Vector Calculus (or vector analysis) is closely linked with the needs of physics and mechanics. It is a field of mathematics concerned with multivariate real analysis of vectors in an inner product space of two or more dimensions; some results are those that involve the cross product can only be applied to three dimensions. It consists of a suite of formulae and problem solving techniques very useful for engineering and physics.
Only in the middle of the 19th century, by the endeavors of a number of scientists, was a vector calculus created in which operations were carried out directly on vectors, without resorting to their coordinate representations. The fundamentals of vector calculus were laid by the British mathematician W. Hamilton and the German mathematician G. Grassmann in their work on hypercomplex numbers (1844-50). In the conventional form using cross products, vector calculus does not generalize to higher dimensions, while the alternative approach of geometric algebra, which uses exterior products, does generalize.
Vector Calculus is concerned with scalar fields, which associate a scalar to every point in space, and vector fields, which associate a vector to every point in space. For example, the temperature of a swimming pool is a scalar field: to each point we associate a scalar value of temperature. The water flow in the same pool is a vector field: to each point we associate a velocity vector. Vector fields are often used to model, for example, the speed and direction of a moving fluid throughout space, or the strength and direction of some force, such as the magnetic or gravitational force, as it changes from point to point.
An important role in vector algebra is played by linear operations on vectors: adding vectors and multiplying them by real numbers. The sum a + b of vectors a and b is the vector extending from the beginning of vector a to the end of vector b such that the beginning of vector b is joined to the end of vector a.

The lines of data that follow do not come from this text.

**src/rtl/memory_lane_sequencer_pkg.sv**
```systemverilog
// Shared definitions for the memory lane sequencer: widths, control codes,
// sentinel address, FSM state encoding, request payload and lane-count helper.
package memory_lane_sequencer_pkg;

    localparam int unsigned ADDR_W = 10;
    localparam int unsigned LANE_W = 8;
    localparam int unsigned LANES  = 4;
    localparam int unsigned DATA_W = LANES * LANE_W;
    localparam int unsigned CTL_W  = 3;
    localparam int unsigned CNT_W  = 2;

    localparam logic [ADDR_W-1:0] SENTINEL = 10'h3FF;

    localparam logic [CTL_W-1:0] CTL_NONE = 3'd0;
    localparam logic [CTL_W-1:0] CTL_PUSH = 3'd1;
    localparam logic [CTL_W-1:0] CTL_POP  = 3'd2;
    localparam logic [CTL_W-1:0] CTL_BYTE = 3'd3;
    localparam logic [CTL_W-1:0] CTL_HALF = 3'd4;
    localparam logic [CTL_W-1:0] CTL_WORD = 3'd5;

    typedef enum logic [2:0] {
        IDLE  = 3'd0,
        CHECK = 3'd1,
        RUN   = 3'd2,
        DRAIN = 3'd3,
        DONE  = 3'd4
    } state_t;

    // Request captured at accept; write is the effective direction.
    typedef struct packed {
        logic [CTL_W-1:0]        ctl;
        logic                    write;
        logic [LANES*ADDR_W-1:0] addr;
        logic [DATA_W-1:0]       wdata;
    } req_t;

    // Number of byte lanes touched by an access code (0 means no access).
    function automatic logic [2:0] lane_count(input logic [CTL_W-1:0] ctl);
        case (ctl)
            CTL_PUSH, CTL_POP, CTL_BYTE: lane_count = 3'd1;
            CTL_HALF:                    lane_count = 3'd2;
            CTL_WORD:                    lane_count = 3'd4;
            default:                     lane_count = 3'd0;
        endcase
    endfunction

endpackage

```
**src/rtl/lane_data_packer.sv**
```systemverilog
// Combinational lane data helper.
//   wdata/wr_idx      -> lane_byte_c : store byte for lane wr_idx
//   rdata_cur/rd_idx/byte_in -> rdata_ins_c : rdata_cur with byte_in placed in lane rd_idx
module lane_data_packer
    import memory_lane_sequencer_pkg::*;
(
    input  logic [DATA_W-1:0] wdata,
    input  logic [CNT_W-1:0]  wr_idx,
    output logic [LANE_W-1:0] lane_byte_c,
    input  logic [DATA_W-1:0] rdata_cur,
    input  logic [CNT_W-1:0]  rd_idx,
    input  logic [LANE_W-1:0] byte_in,
    output logic [DATA_W-1:0] rdata_ins_c
);

    // Lane i occupies bits [8i+7:8i]
    always_comb begin
        lane_byte_c = wdata[{wr_idx, 3'b000} +: LANE_W];
    end

    always_comb begin
        rdata_ins_c = rdata_cur;
        rdata_ins_c[{rd_idx, 3'b000} +: LANE_W] = byte_in;
    end

endmodule

```
**src/rtl/memory_lane_sequencer.sv**
```systemverilog
// Memory-side responder: serialises a four-lane address bundle into byte
// accesses on a single-port byte-wide RAM, splitting store data and
// assembling load data. Sentinel lane addresses abort with a fault.
// Ports:
//   clock, reset              : clock, async active-high reset
//   req_valid/req_ready       : request handshake (ready only in IDLE)
//   control, req_write        : access code and direction for codes 3-5
//   Address, wdata            : four 10-bit lane addresses, store data
//   ram_addr/ram_we/ram_wdata : RAM request (registered)
//   ram_rdata                 : RAM byte, valid one cycle after ram_addr
//   rdata, done, fault        : load result, completion and abort pulses
module memory_lane_sequencer
    import memory_lane_sequencer_pkg::*;
(
    input  logic                    clock,
    input  logic                    reset,
    input  logic                    req_valid,
    output logic                    req_ready,
    input  logic [CTL_W-1:0]        control,
    input  logic                    req_write,
    input  logic [LANES*ADDR_W-1:0] Address,
    input  logic [DATA_W-1:0]       wdata,
    output logic [ADDR_W-1:0]       ram_addr,
    output logic                    ram_we,
    output logic [LANE_W-1:0]       ram_wdata,
    input  logic [LANE_W-1:0]       ram_rdata,
    output logic [DATA_W-1:0]       rdata,
    output logic                    done,
    output logic                    fault
);

    state_t             state_q, state_d;
    req_t               req_q, req_d;
    logic [CNT_W-1:0]   cnt_q, cnt_d;
    logic [ADDR_W-1:0]  ram_addr_d;
    logic               ram_we_d;
    logic [LANE_W-1:0]  ram_wdata_d;
    logic [DATA_W-1:0]  rdata_d;
    logic               done_d;
    logic               fault_d;
    logic               ready_d;

    logic [2:0]         n_lanes;
    logic               last_lane;
    logic               sentinel_hit;
    logic               eff_write;
    logic [ADDR_W-1:0]  lane [LANES];
    logic [CNT_W-1:0]   wr_idx;
    logic [CNT_W-1:0]   rd_idx;
    logic [LANE_W-1:0]  lane_byte_c;
    logic [DATA_W-1:0]  rdata_ins_c;

    assign n_lanes   = lane_count(req_q.ctl);
    assign last_lane = (cnt_q == CNT_W'(n_lanes - 3'd1));

    // Push always stores, pop always loads; other codes follow req_write
    always_comb begin
        eff_write = req_write;
        if (control == CTL_PUSH) eff_write = 1'b1;
        if (control == CTL_POP)  eff_write = 1'b0;
    end

    // Unpack lane addresses and look for the sentinel in active lanes only
    always_comb begin
        sentinel_hit = 1'b0;
        for (int unsigned i = 0; i < LANES; i++) begin
            lane[i] = req_q.addr[i*ADDR_W +: ADDR_W];
            if ((3'(i) < n_lanes) && (lane[i] == SENTINEL)) sentinel_hit = 1'b1;
        end
    end

    // Registered RAM outputs lead by a cycle: issue lane cnt+1 while in lane cnt.
    // Read data lags by a cycle: capture lane cnt-1, or the last lane in DRAIN.
    assign wr_idx = (state_q == RUN) ? (cnt_q + 2'd1) : 2'd0;
    assign rd_idx = (state_q == DRAIN) ? cnt_q : (cnt_q - 2'd1);

    lane_data_packer u_packer (
        .wdata       (req_q.wdata),
        .wr_idx      (wr_idx),
        .lane_byte_c (lane_byte_c),
        .rdata_cur   (rdata),
        .rd_idx      (rd_idx),
        .byte_in     (ram_rdata),
        .rdata_ins_c (rdata_ins_c)
    );

    // State and registered outputs
    always_ff @(posedge clock or posedge reset) begin
        if (reset) begin
            state_q   <= IDLE;
            req_q     <= '0;
            cnt_q     <= '0;
            ram_addr  <= '0;
            ram_we    <= 1'b0;
            ram_wdata <= '0;
            rdata     <= '0;
            done      <= 1'b0;
            fault     <= 1'b0;
            req_ready <= 1'b1;
        end else begin
            state_q   <= state_d;
            req_q     <= req_d;
            cnt_q     <= cnt_d;
            ram_addr  <= ram_addr_d;
            ram_we    <= ram_we_d;
            ram_wdata <= ram_wdata_d;
            rdata     <= rdata_d;
            done      <= done_d;
            fault     <= fault_d;
            req_ready <= ready_d;
        end
    end

    // Next state and next output values
    always_comb begin
        state_d     = state_q;
        req_d       = req_q;
        cnt_d       = cnt_q;
        ram_addr_d  = ram_addr;
        ram_we_d    = 1'b0;
        ram_wdata_d = ram_wdata;
        rdata_d     = rdata;
        done_d      = 1'b0;
        fault_d     = 1'b0;
        ready_d     = req_ready;

        case (state_q)
            IDLE: begin
                ready_d = 1'b1;
                if (req_valid && req_ready) begin
                    req_d.ctl   = control;
                    req_d.write = eff_write;
                    req_d.addr  = Address;
                    req_d.wdata = wdata;
                    rdata_d     = '0;
                    ready_d     = 1'b0;
                    state_d     = CHECK;
                end
            end
            CHECK: begin
                if ((n_lanes == 3'd0) || sentinel_hit) begin
                    done_d  = 1'b1;
                    fault_d = sentinel_hit;
                    state_d = DONE;
                end else begin
                    cnt_d      = '0;
                    ram_addr_d = lane[0];
                    ram_we_d   = req_q.write;
                    if (req_q.write) ram_wdata_d = lane_byte_c;
                    state_d    = RUN;
                end
            end
            RUN: begin
                if (!req_q.write && (cnt_q != '0)) rdata_d = rdata_ins_c;
                if (last_lane) begin
                    if (req_q.write) begin
                        done_d  = 1'b1;
                        state_d = DONE;
                    end else begin
                        state_d = DRAIN;
                    end
                end else begin
                    cnt_d      = wr_idx;
                    ram_addr_d = lane[wr_idx];
                    ram_we_d   = req_q.write;
                    if (req_q.write) ram_wdata_d = lane_byte_c;
                end
            end
            DRAIN: begin
                rdata_d = rdata_ins_c;
                done_d  = 1'b1;
                state_d = DONE;
            end
            DONE: begin
                ready_d = 1'b1;
                state_d = IDLE;
            end
            default: begin
                ready_d = 1'b1;
                state_d = IDLE;
            end
        endcase
    end

endmodule

```
**config.mk**
```make
export PLATFORM = sky130hd
export DESIGN_NAME = memory_lane_sequencer
export DESIGN_NICKNAME = d
export VERILOG_FILES = /design/src/rtl/memory_lane_sequencer_pkg.sv /design/src/rtl/lane_data_packer.sv /design/src/rtl/memory_lane_sequencer.sv
export SDC_FILE = /design/constraint.sdc
export NUM_CORES = 1
export LEC_CHECK = 0
export BUFFER_PORTS_ARGS = -buffer_cell sky130_fd_sc_hd__buf_2
export CAP_MARGIN = 15
export CORE_MARGIN = 5
export CORE_UTILIZATION = 43
export CTS_CLUSTER_DIAMETER = 150
export DETAILED_ROUTE_END_ITERATION = 7
export PLACE_DENSITY = 0.66
export SYNTH_ARGS = -nofsm -noshare
export SYNTH_HDL_FRONTEND = slang
export SYNTH_SLANG_ARGS = --single-unit
export TNS_END_PERCENT = 30
```
**constraint.sdc**
```tcl
create_clock -name clock -period 8.45 [get_ports clock]
set_input_delay 2.535 -clock clock [delete_from_list [all_inputs] [get_ports clock]]
set_output_delay 2.535 -clock clock [all_outputs]
set_load 0.05 [all_outputs]
```
* Word level (Yosys, flattened, before mapping)
Cells that the tools add are included. Widths: inputs -> output; s select.
Operators by class: magnitude comparators 5, muxes and demuxes 42, shift operators 3, $add $sub $neg 4, reductions and logical operators 19, bitwise gates (word level) 1, equality and inequality tests 20
Operator list (count):
- $pmux 32 s3 | 1
- $mux 32 | 2
- $eq 10x10->1 const B | 4
- $mux 10 | 4
- $bwmux 32 | 1
- $shift 8x7->32 const A | 1
- $shiftx 32x6->8 | 1
- $shiftx 8x7->32 | 1
- $mux 8 | 3
- $bmux 10 s2 | 1
- $pmux 10 s2 | 1
- $pmux 8 s2 | 1
- $eq 3x2->1 const B | 5
- $mux 1 | 14
- $mux 3 | 4
- $pmux 3 s4 | 1
- $eq 3x1->1 const B | 3
- $pmux 3 s3 | 1
- $mux 2 | 4
- $ne 2x2->1 const B | 4
- $neg 5->7 | 1
- $eq 3x3->1 const B | 2
- $logic_and 1x1->1 | 6
- $logic_not 3->1 | 2
- other kinds (18) | 26
Storage, ports and cells: register bits after elaboration 135

* Depth between registers and ports, before layout
Gate-level depths: netlist (run 1).
word-level depth 12, mapped depth 14, gate-level depth less buffers 10

* Hierarchy
Synthesis (run 1) repeated with hierarchy kept, for this count alone.
Unflattened totals: cell total of the unflattened synthesis 608, area total of the unflattened synthesis 6736.5 sq um
By module, submodules not included:
- memory_lane_sequencer | area an instance 5908.2 sq um, times used 1, cells an instance 495, sequential area each 3379.5 sq um
- lane_data_packer | area an instance 828.3 sq um, times used 1, cells an instance 113, sequential area each 0.0 sq um

* Worst setup path after synthesis (run 1)
Ideal clock, no wire load.
kind input-to-reg, start input req_valid, end register rdata[24], slack 4594 ps, path buffers 0, required time 8383 ps, stages on the path 5, setup time 67 ps, arrival time 3789 ps, cell sequence nand2_1 -> nor3_1 -> o21ai_1 -> nor3_2 -> a22o_1
On the way: word-level cells in the longest chain between the ends 3
Ends and longest elaborated chain:
- from (decl) | line memory_lane_sequencer.sv:17 | input logic req_valid,
- $logic_and 1x1->1 | line memory_lane_sequencer.sv:130 | if (req_valid && req_ready) begin
- $ne 2x2->1 (no line)
- $reduce_and 3->1 (no line)
- to (signal assigned) | line memory_lane_sequencer.sv:107 | rdata <= rdata_d;
- to (decl) | line memory_lane_sequencer.sv:27 | output logic [DATA_W-1:0] rdata,
Every way passes these cells. A chain may end at the register's enable or synchronous reset.

* Worst setup path after layout (run 1)
start input req_valid, end register rdata[31]
The elaborated chain is that of the path after synthesis.

==> impl_metrics.json, run 1 <==
{
  "synth_edf_count": 0,
  "critical_path_class": "input port to flip-flop",
  "drv_cap": 0,
  "netlist_instances": 448,
  "grt_usage": 0.184,
  "drtIter0Drc": 295,
  "combPwrFrac": 0.447,
  "cts_post_setup_buffers_inserted": 0,
  "core_um2": 13800,
  "slew_violations": 0,
  "dieArea_um2": 16400,
  "cp-start-kind": "input port",
  "clkTransAtPathRegs_ns": 0.06,
  "critPathTopFamily": "simple AND/OR/NAND/NOR gates",
  "syn2layout_area_growth_pct": 24.8,
  "gp_congestion": 0.874,
  "drt_wl_total_mm": 14.5,
  "final-hold-violation-count": 0,
  "ys_warn_count": 0,
  "hpwl_mm": 10.3,
  "cp.required_ns": 8.80,
  "yosysSeqAreaShare": 0.562,
  "peakVddDrop_mv": 0.204,
  "grt_overflow_total": 0,
  "port-buffer-count": 140,
  "dr.pass1.iters": 4,
  "ant_nets": 0,
  "grt_pass1_wl_mm": 23.7,
  "utilization": 0.545,
  "via_count": 4258,
  "cts_buffers": 17,
  "status": "finished clean",
  "setup_tns_ns": 0,
  "p_leak_nw": 3.52,
  "final_cell_mix": "140 x buf_2, 134 x dfrtp_1, 93 x mux2_2, 32 x a22o_1, 22 x a21oi_1",
  "nets": 687,
  "final_common_cell": "buf_2",
  "cp.arrival_ns": 4.43,
  "wl_per_cell_um": 18.5,
  "swShare": 0.406,
  "crit_chain": "buf_2, nand2_1, nor3_1, o21ai_1, nor3_2, a22o_1",
  "power_switching_w": 0.00141,
  "ys_types": 49,
  "worst_pin_slew_ns": 1.04,
  "die_w_um": 128,
  "ys_seq_elements": 135,
  "cts_resized": 0,
  "diodes": 0,
  "antenna_found_initial": 0,
  "p_per_area_nw_per_um2": 461,
  "fin_crit_ns": 4.09,
  "synth_top_area_frac": 0.558,
  "hold_class": "flip-flop to flip-flop",
  "die_h_um": 128,
  "pin_count": 141,
  "cts_buffer_depth": 2,
  "power_frac_seq": 0.337,
  "setup_viol": 0,
  "hold_buffers": 0,
  "async_flop_share": 1.00,
  "internal_power_w": 0.00205,
  "clock-sinks": 135,
  "avgSynthCellArea_um2": 13.4,
  "post-route-drc-count": 0,
  "synth_ff_type": "dfrtp_1",
  "grt_pass1_vias": 4480,
  "initial_core_util": 0.436,
  "max_slew_margin": 0.307,
  "crit_buf_inv": 1,
  "period_share": 0.484,
  "fmax_ghz": 0.245,
  "synth_nets": 542,
  "grt_setup_unrepaired": "no",
  "cp_max_fo": 9,
  "p_clk_frac": 0.217,
  "synth_top_area_cell": "dfrtp_1",
  "insertion_delay_ns": 0.41,
  "synth_area_um2": 6010,
  "finClkSkew_ns": 0.00698,
  "rows": 43,
  "grt_max_degree": 69,
  "worstSetupEndpointType": "flip-flop",
  "cts_tree": "built",
  "cts_max_level": 4,
  "fin_hold_ws_ns": 0.496,
  "crit_path_top_delay_cell": "nor3_2",
  "drive_above_1_share": 0.482,
  "synthTopCellsByArea": "dfrtp_1 56%, mux2_2 17%, a22o_1 4.7%, mux2i_1 2.0%, o22ai_1 1.9%",
  "crit_path_max_incr_delay_ns": 0.62,
  "root_buffer": "clkbuf_16",
  "vias_per_cell": 5.42
}
## metrics by stage
stage | total power, W | setup slack [ns] | std cells | area [um2]
floorplan | 0.00233 | 2.31 | 448 | 6010
finish | 0.00346 | 4.36 | 786 | 7500
global route | 0.00366 | 4.21 | 786 | 7500
detailed placement | 0.00272 | 3.99 | 754 | 6890
CTS | 0.00348 | 4.41 | 786 | 7500
global placement | 0.00268 | 4.14 | 754 | 6890
## kinds of logic after synthesis
logic type	after synthesis	share of synthesized area
adder cells (fa/ha/maj)	7	0.0146
AND/OR/NAND/NOR	62	0.0610
flip-flops	135	0.562
XOR/XNOR	3	0.00562
buffers and inverters	30	0.0229
AO/OA/AOI/OAI	98	0.121
multiplexers	113	0.212
## final cells by class
type | instances | area (um2)
Inverter | 10 | 42.5
Clock buffer | 19 | 453
Fill cell | 1192 | 6270
Multi-Input combinational cell | 283 | 2500
Tap cell | 180 | 225
Timing Repair Buffer | 146 | 746
Clock inverter | 13 | 154
Sequential cell | 135 | 3380
## routing by layer
| layer | track usage | vias up | wire length [um] |
|---|---|---|---|
| li1 | - | 1962 | - |
| met1 | 0.246 | 2154 | 6500 |
| met2 | 0.290 | 118 | 6950 |
| met3 | 0.0467 | 24 | 808 |
| met4 | 0.0705 | 0 | 271 |
| met5 | 0 | - | 0 |
## worst register-to-register path, cell delays in order, from the launching register on
cell	delay, ns
dfrtp_1	0.62
nor2b_1	0.32
nand2_1	0.17
xnor2_2	0.34
inv_1	0.23
ha_1	0.25
and2_1	0.16
o21ai_1	0.61
nor3_2	0.25
a22o_1	0.25
## path summary, 6_finish.rpt
path | endpoint | slack, ns | start | cells after the start
hold reg to reg | ram_wdata[1]$_DFFE_PP0P_ | 0.50 | ram_wdata[1]$_DFFE_PP0P_ | 1
hold / removal | ram_wdata[1]$_DFFE_PP0P_ | 0.50 | ram_wdata[1]$_DFFE_PP0P_ | 1
setup / recovery | rdata[31]$_DFFE_PP0P_ | 4.36 | req_valid | 6
min in group asynchronous | rdata[26]$_DFFE_PP0P_ | 2.20 | reset | 2
max in group asynchronous | state_q[1]$_DFFE_PP0P_ | 4.90 | reset | 3
setup reg to reg | rdata[31]$_DFFE_PP0P_ | 5.14 | state_q[1]$_DFFE_PP0P_ | 9
## power groups by stage
| stage | Sequential (W) | Clock, W | Combinational, W |
|---|---|---|---|
| 2_1_floorplan | 0.00140 | 0 | 0.000935 |
| 3_3_place_gp | 0.00116 | 0 | 0.00151 |
| 3_5_place_dp | 0.00117 | 0 | 0.00155 |
| 4_1_cts | 0.00117 | 0.000765 | 0.00155 |
| 5_1_grt | 0.00120 | 0.000788 | 0.00167 |
| 6_report | 0.00116 | 0.000749 | 0.00155 |
## Yosys cell counts, drive strengths merged (9+ instances only)
cell type and number:
nand2 9, buf 11, o22ai 18, mux2 101
clkbuf 9, nor2 17, a22o 32, inv 10
nor3 10, nand4 9, mux2i 12, a21oi 24
dfrtp 134
## sequential cells by signal, indices dropped and copies added (netlist names)
name and count:
cnt_q 2, done 1, fault 1, lane 40
ram_addr 10, ram_wdata 8, ram_we 1, rdata 32
req_q 36, req_ready 1, state_q 3
(Power assumes the default switching activity.)
==> inputs of run 2 (changes only) <==
Clock period 8.45 ns to 4 ns, I/O delays scaled along.
==> run 2 against run 1 <==
- design area increased by 0.17%
- clock skew up 0.0016 ns
- non-clock buffer count up 4
- worst hold slack worse by 0.0054 ns
- count of clock-buffer cells in the layout shrank 1
- routed wire length grew 2.8%
- flip-flop and latch count stayed put
- power rose by 110%
- sequential power increased by 110%
- setup slack worse by 3.4 ns
- combinational power grew 120%
- largest power group unchanged
==> impl_metrics.json, run 2 (synthesis gave the netlist of run 1 again) <==
{
  "status": "finished clean",
  "place_inst": 758,
  "r2r_start": "state_q[1]$_DFFE_PP0P_",
  "hold_end": "ram_wdata[0]$_DFFE_PP0P_",
  "peakVddDrop_mv": 0.423,
  "fmax_ghz": 0.326,
  "cts_max_level": 4,
  "final_common_cell": "buf_2",
  "drtIter0Drc": 218,
  "dr.pass1.iters": 4,
  "p_leak_nw": 3.51,
  "setup_slack_ns": 0.931,
  "insertion_delay_ns": 0.42,
  "dpl_worst_slack_ns": 0.991,
  "hpwl_mm": 10.4,
  "crit_path_max_incr_delay_ns": 0.62,
  "worst_pin_slew_ns": 0.820,
  "diodes": 0,
  "power_switching_w": 0.00306,
  "grt_pass1_vias": 4574,
  "pin_count": 141,
  "setup_viol": 0,
  "die_h_um": 128,
  "setup_tns_ns": 0,
  "hold_depth": 1,
  "dieArea_um2": 16400,
  "vias_per_cell": 5.42,
  "slew_violations": 0,
  "crit_chain": "nor2b_1, nand2_1, xnor2_2, inv_1, ha_1, and2_1, o21ai_1, buf_4, nor3_2, a22o_1",
  "clock-sinks": 135,
  "gp_congestion": 0.848,
  "max_slew_margin": 0.450,
  "fin_crit_ns": 3.07,
  "p_total_w": 0.00731,
  "port-buffer-count": 140,
  "worstSetupEndpointType": "flip-flop",
  "critical_path_class": "flip-flop to flip-flop",
  "syn2layout_area_growth_pct": 25.0,
  "power_frac_seq": 0.334,
  "initial_core_util": 0.436,
  "post-route-drc-count": 0,
  "antenna_found_initial": 0,
  "critPathTopFamily": "simple AND/OR/NAND/NOR gates",
  "wl_per_cell_um": 18.9,
  "clkTransAtPathRegs_ns": 0.06,
  "drive_above_1_share": 0.485,
  "nets": 691,
  "grt_pass1_wl_mm": 23.9,
  "largest_reg_flops": 40,
  "grt_setup_unrepaired": "no",
  "cp.required_ns": 4.35,
  "cp-start-kind": "flip-flop",
  "internal_power_w": 0.00425,
  "combPwrFrac": 0.458,
  "cp_max_fo": 16,
  "final-hold-violation-count": 0,
  "grt_overflow_total": 0,
  "grt_max_degree": 136,
  "cts_resized": 0,
  "cts_buffers": 17,
  "p_per_area_nw_per_um2": 972,
  "hold_buffers": 0,
  "cts_buffer_depth": 2,
  "cts_post_setup_buffers_inserted": 0,
  "drv_cap": 0,
  "instances_no_fill": 790,
  "final_cell_mix": "140 x buf_2, 134 x dfrtp_1, 93 x mux2_2, 32 x a22o_1, 22 x a21oi_1",
  "r2r-end": "rdata[26]$_DFFE_PP0P_",
  "period_share": 0.767,
  "swShare": 0.418,
  "reg2reg_depth": 10,
  "ant_nets": 0,
  "root_buffer": "clkbuf_16",
  "finClkSkew_ns": 0.00862,
  "crit_path_top_delay_cell": "dfrtp_1",
  "hold_class": "flip-flop to flip-flop",
  "p_clk_frac": 0.207,
  "worstHoldStart": "ram_wdata[0]$_DFFE_PP0P_",
  "rows": 43,
  "drt_wl_total_mm": 14.9,
  "cp.arrival_ns": 3.42,
  "die_w_um": 128,
  "cts_tree": "built",
  "crit_buf_inv": 2,
  "core_um2": 13800,
  "grt_usage": 0.188,
  "worst-r2r-setup-slack_ns": 0.93,
  "via_count": 4281
}
## run 2: changes by cell type in the layout (fill, tap and decap cells not counted)
cell        before  now
bufinv_16        3    1
inv_6            1    6
clkinvlp_4       1    5
clkinv_2         6    0
clkbuf_8         2    1
buf_12           0    1
buf_4            6    9
## run 2: per-stage QoR
step	util	hold slack, ns	instance area, um2
floorplan	-	0.472	6010
global placement	0.503	0.479	6930
detailed placement	0.503	0.480	6930
CTS	0.545	0.494	7510
global route	0.545	0.519	7510
finish	0.545	0.491	7510
## run 2: layout make-up
class | count | area [um2]
clock buffers | 18 | 439
well taps | 180 | 225
flip-flops and latches | 135 | 3380
inverters | 10 | 41.3
repair buffers | 150 | 788
multi-input cells | 283 | 2500
fillers | 1207 | 6260
clock inverters | 14 | 139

The product α a of vector a and the number α is a vector that is collinear with vector a and has a length |α|· |a| and a direction that coincides with the direction of a when α> 0 and is opposite to that of a when α< 0. Vector -1 · a is the inverse vector of a and is denoted by -a.
Applications of Vector Calculus
For a continuously differentiable function of several real variables, a point P, that is a set of values for the input variables, which is viewed as a point in Rn, which is critical if all of the partial derivatives of the function are zero at P, or, equivalently, if it’s gradient is zero. The critical values are the values of the function at the critical points.
Vectors sounds are complicated, but they are common when giving directions. For example, telling someone to walk to the end of a street before turning left and walking five more blocks is an example of using vectors to give directions.
Navigating by air and by boat is generally done using vectors. Planes are given a vector to travel, and they use their speed to determine how far they need to go before turning or landing. Flight plans are made using a series of vectors.
Sports instructions are based on using vectors. Wide receivers playing American football, for example, might run a route where they run seven yards down the field before turning left 45 degrees and running in that direction. Sports commentary also depends on vectors. Only a few sports have fields with grids, so discussions revolve around the direction and speed of the player.